Dataset entries →
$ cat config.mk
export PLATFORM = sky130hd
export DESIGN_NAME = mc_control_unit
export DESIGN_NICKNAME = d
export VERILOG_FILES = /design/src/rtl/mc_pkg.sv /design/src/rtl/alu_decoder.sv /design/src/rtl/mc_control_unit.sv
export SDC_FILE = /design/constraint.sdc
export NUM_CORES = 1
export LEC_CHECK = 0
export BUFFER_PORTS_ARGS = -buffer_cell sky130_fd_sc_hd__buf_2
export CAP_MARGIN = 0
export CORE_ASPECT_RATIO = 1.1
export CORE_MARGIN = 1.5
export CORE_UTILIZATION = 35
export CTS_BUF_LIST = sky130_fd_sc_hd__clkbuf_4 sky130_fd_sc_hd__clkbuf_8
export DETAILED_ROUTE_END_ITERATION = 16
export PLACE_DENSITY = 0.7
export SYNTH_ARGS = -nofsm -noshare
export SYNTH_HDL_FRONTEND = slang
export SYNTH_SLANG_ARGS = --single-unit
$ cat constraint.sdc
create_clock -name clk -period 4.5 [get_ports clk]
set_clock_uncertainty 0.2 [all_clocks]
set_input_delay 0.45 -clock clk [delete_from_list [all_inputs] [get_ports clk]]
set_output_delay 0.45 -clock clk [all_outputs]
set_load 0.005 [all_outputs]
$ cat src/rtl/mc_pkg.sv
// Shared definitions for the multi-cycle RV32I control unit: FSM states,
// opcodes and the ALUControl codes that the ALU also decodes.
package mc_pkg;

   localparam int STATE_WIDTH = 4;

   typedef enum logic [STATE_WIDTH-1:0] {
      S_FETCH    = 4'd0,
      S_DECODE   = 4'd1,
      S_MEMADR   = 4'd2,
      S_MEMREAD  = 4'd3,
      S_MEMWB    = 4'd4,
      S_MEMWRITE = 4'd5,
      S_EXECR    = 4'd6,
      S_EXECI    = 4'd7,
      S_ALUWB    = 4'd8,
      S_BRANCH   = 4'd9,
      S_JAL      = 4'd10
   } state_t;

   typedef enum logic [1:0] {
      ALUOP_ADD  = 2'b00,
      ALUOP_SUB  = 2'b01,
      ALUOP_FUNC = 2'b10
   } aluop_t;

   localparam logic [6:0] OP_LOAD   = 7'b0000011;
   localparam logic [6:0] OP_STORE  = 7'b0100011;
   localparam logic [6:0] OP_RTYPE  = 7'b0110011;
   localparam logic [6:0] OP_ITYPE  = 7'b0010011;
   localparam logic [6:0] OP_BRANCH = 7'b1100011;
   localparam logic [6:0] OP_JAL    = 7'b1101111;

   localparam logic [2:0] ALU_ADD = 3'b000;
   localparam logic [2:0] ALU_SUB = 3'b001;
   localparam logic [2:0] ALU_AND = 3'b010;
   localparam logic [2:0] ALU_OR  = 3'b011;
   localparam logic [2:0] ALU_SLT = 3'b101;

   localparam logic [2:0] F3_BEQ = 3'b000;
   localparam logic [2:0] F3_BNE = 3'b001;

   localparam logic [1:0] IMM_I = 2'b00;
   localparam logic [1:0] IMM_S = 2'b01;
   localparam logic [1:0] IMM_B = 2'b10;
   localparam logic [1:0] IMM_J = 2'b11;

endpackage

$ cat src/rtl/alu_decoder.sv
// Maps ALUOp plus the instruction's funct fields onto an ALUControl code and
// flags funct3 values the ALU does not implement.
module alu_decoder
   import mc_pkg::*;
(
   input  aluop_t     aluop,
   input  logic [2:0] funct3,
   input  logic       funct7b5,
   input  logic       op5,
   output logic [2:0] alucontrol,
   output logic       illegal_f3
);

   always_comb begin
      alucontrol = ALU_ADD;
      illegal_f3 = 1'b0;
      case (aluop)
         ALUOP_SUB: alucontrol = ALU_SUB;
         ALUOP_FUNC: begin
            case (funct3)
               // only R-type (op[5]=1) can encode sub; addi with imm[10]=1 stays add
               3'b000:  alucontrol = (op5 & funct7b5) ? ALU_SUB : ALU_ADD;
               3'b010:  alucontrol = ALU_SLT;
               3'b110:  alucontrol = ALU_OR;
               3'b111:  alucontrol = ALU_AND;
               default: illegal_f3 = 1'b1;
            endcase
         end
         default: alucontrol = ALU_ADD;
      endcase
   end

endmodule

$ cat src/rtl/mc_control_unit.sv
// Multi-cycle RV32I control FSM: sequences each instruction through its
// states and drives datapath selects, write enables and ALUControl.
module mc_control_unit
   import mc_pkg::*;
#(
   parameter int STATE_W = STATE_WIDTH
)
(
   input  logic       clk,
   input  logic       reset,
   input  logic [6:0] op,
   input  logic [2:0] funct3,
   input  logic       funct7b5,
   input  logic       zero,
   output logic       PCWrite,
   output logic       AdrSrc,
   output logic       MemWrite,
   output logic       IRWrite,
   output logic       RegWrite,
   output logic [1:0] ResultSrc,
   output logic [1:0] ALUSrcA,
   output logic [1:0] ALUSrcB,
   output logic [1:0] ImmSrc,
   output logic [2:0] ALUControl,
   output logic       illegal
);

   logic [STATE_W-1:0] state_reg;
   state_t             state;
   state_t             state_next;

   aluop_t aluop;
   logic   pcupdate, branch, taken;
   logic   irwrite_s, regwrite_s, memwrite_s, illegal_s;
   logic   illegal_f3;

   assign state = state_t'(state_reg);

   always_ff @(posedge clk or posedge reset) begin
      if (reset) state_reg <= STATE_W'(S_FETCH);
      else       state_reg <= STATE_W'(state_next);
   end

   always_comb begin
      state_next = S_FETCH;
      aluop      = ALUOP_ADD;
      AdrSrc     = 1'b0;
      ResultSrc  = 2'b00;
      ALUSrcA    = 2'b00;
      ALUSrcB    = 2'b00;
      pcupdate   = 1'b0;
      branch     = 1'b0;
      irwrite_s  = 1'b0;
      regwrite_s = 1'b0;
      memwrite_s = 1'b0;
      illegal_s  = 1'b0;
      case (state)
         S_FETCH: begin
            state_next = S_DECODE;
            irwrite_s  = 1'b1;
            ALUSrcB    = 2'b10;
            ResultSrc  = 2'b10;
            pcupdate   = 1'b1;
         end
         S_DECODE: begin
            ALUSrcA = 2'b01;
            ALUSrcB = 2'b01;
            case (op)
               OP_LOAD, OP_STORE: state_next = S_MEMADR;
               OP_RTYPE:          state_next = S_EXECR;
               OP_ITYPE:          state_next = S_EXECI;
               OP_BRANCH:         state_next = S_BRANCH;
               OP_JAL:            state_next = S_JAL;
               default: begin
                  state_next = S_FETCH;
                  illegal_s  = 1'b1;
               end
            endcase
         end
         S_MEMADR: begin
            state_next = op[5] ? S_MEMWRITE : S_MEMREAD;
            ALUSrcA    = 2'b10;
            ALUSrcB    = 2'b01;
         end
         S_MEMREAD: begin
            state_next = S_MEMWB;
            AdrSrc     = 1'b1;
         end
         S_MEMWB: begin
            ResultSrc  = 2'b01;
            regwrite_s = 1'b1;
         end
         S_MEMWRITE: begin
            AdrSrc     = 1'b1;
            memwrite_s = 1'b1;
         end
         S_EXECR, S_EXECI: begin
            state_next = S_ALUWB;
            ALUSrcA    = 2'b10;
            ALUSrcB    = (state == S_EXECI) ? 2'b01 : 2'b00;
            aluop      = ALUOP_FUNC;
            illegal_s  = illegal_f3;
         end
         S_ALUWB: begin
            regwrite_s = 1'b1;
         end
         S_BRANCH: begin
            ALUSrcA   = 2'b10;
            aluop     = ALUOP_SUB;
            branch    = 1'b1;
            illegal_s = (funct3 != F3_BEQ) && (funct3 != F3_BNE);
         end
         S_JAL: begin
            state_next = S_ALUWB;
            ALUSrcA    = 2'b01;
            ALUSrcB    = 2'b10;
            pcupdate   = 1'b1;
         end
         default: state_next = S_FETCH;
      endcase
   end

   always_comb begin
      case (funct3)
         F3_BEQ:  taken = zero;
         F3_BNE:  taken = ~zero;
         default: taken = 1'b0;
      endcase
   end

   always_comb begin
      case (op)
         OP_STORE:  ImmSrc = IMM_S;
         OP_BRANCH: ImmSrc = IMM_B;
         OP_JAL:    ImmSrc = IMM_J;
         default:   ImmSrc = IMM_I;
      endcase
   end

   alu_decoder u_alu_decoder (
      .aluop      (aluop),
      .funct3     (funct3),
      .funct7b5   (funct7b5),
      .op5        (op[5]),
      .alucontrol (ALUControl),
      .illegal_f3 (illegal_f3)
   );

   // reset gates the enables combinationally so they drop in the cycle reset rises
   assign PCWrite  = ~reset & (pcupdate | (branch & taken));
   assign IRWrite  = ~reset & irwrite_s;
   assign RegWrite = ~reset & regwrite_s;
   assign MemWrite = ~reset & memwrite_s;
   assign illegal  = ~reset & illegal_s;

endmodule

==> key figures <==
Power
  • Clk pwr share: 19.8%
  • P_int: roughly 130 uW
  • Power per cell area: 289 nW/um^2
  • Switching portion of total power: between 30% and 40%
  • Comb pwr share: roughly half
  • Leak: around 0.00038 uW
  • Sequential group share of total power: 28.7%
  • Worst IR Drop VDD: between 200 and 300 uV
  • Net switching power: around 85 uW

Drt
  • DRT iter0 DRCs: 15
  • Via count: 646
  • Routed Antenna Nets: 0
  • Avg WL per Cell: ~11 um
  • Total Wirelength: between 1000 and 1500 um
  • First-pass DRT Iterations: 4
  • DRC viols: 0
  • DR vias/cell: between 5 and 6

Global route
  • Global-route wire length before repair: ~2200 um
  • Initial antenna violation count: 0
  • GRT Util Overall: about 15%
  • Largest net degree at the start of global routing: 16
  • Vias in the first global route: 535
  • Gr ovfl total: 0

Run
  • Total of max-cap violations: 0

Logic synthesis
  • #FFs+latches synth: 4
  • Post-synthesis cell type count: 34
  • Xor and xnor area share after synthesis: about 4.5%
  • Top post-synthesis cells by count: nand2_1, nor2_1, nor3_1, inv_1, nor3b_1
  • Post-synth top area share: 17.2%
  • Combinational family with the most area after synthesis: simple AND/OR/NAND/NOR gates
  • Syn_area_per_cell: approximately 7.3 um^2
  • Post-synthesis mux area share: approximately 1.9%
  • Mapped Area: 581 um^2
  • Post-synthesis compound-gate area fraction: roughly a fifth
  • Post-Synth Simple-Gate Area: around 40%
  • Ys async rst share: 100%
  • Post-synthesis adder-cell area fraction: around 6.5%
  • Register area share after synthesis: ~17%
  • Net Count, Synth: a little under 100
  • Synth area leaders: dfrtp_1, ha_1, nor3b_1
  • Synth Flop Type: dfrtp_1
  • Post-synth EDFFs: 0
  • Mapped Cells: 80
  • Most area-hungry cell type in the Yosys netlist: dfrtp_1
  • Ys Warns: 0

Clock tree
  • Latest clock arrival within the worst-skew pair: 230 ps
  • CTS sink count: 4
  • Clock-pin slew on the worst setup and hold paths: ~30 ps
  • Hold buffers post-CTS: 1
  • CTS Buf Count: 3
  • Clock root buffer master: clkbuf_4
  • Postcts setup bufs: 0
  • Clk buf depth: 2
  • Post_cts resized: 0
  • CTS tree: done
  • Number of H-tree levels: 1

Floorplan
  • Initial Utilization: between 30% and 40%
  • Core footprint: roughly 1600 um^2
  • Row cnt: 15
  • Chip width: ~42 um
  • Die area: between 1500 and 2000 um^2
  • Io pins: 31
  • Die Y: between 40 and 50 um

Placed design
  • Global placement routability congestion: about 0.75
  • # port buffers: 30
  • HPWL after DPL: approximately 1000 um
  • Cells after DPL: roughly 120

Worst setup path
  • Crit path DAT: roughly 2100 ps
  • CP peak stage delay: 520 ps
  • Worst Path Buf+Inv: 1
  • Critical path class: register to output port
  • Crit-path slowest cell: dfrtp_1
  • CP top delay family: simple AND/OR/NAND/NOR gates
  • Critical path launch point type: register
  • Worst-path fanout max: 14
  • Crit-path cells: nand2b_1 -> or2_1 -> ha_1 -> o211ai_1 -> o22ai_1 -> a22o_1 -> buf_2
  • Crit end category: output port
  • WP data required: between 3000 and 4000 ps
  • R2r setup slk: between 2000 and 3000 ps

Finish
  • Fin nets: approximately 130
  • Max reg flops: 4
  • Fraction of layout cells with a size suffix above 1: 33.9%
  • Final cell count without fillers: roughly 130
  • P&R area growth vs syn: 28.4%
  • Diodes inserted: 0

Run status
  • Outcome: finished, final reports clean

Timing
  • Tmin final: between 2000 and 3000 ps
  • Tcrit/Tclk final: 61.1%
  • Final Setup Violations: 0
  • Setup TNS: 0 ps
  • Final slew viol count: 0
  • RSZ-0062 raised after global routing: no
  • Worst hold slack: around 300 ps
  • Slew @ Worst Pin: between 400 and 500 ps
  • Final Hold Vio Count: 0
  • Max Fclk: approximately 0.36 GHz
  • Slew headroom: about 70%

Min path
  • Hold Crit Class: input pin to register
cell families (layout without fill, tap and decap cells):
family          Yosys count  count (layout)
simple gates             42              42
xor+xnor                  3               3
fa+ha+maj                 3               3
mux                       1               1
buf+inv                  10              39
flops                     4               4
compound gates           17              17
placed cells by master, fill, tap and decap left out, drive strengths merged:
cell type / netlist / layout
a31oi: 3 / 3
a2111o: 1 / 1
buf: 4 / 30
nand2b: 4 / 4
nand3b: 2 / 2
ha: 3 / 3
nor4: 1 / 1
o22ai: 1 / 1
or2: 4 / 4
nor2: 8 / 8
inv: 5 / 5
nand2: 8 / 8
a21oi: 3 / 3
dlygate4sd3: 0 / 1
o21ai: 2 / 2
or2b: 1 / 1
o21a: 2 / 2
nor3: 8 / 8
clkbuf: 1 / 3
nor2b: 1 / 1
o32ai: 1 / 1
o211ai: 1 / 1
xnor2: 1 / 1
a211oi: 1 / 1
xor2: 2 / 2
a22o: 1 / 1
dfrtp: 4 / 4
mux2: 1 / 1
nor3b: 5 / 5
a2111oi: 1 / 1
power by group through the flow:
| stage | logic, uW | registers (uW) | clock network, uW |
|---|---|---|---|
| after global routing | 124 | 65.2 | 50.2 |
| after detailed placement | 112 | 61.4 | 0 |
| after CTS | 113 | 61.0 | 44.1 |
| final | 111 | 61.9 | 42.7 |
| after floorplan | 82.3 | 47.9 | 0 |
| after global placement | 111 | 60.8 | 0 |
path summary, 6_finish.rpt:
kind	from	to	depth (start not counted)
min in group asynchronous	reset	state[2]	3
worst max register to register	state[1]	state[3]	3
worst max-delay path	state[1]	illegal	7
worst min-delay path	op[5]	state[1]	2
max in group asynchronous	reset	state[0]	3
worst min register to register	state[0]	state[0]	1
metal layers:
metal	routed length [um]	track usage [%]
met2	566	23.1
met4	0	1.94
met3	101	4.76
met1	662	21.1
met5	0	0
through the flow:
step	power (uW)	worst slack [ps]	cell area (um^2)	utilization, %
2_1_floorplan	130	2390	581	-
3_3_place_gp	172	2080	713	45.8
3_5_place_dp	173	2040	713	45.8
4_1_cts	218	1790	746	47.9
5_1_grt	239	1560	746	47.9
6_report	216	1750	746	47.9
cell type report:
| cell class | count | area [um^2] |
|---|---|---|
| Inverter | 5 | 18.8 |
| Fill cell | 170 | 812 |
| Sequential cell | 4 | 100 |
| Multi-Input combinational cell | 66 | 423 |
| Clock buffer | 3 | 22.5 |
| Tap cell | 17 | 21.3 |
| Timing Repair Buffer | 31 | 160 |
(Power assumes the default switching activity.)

Exercise brief → In the listing above, find the line with "setup bufs: 0" and the line with "port buffers: 30"; output exactly those lines and all lines between them.

Solution to this task →
  • Postcts setup bufs: 0
  • Clk buf depth: 2
  • Post_cts resized: 0
  • CTS tree: done
  • Number of H-tree levels: 1

Floorplan
  • Initial Utilization: between 30% and 40%
  • Core footprint: roughly 1600 um^2
  • Row cnt: 15
  • Chip width: ~42 um
  • Die area: between 1500 and 2000 um^2
  • Io pins: 31
  • Die Y: between 40 and 50 um

Placed design
  • Global placement routability congestion: about 0.75
  • # port buffers: 30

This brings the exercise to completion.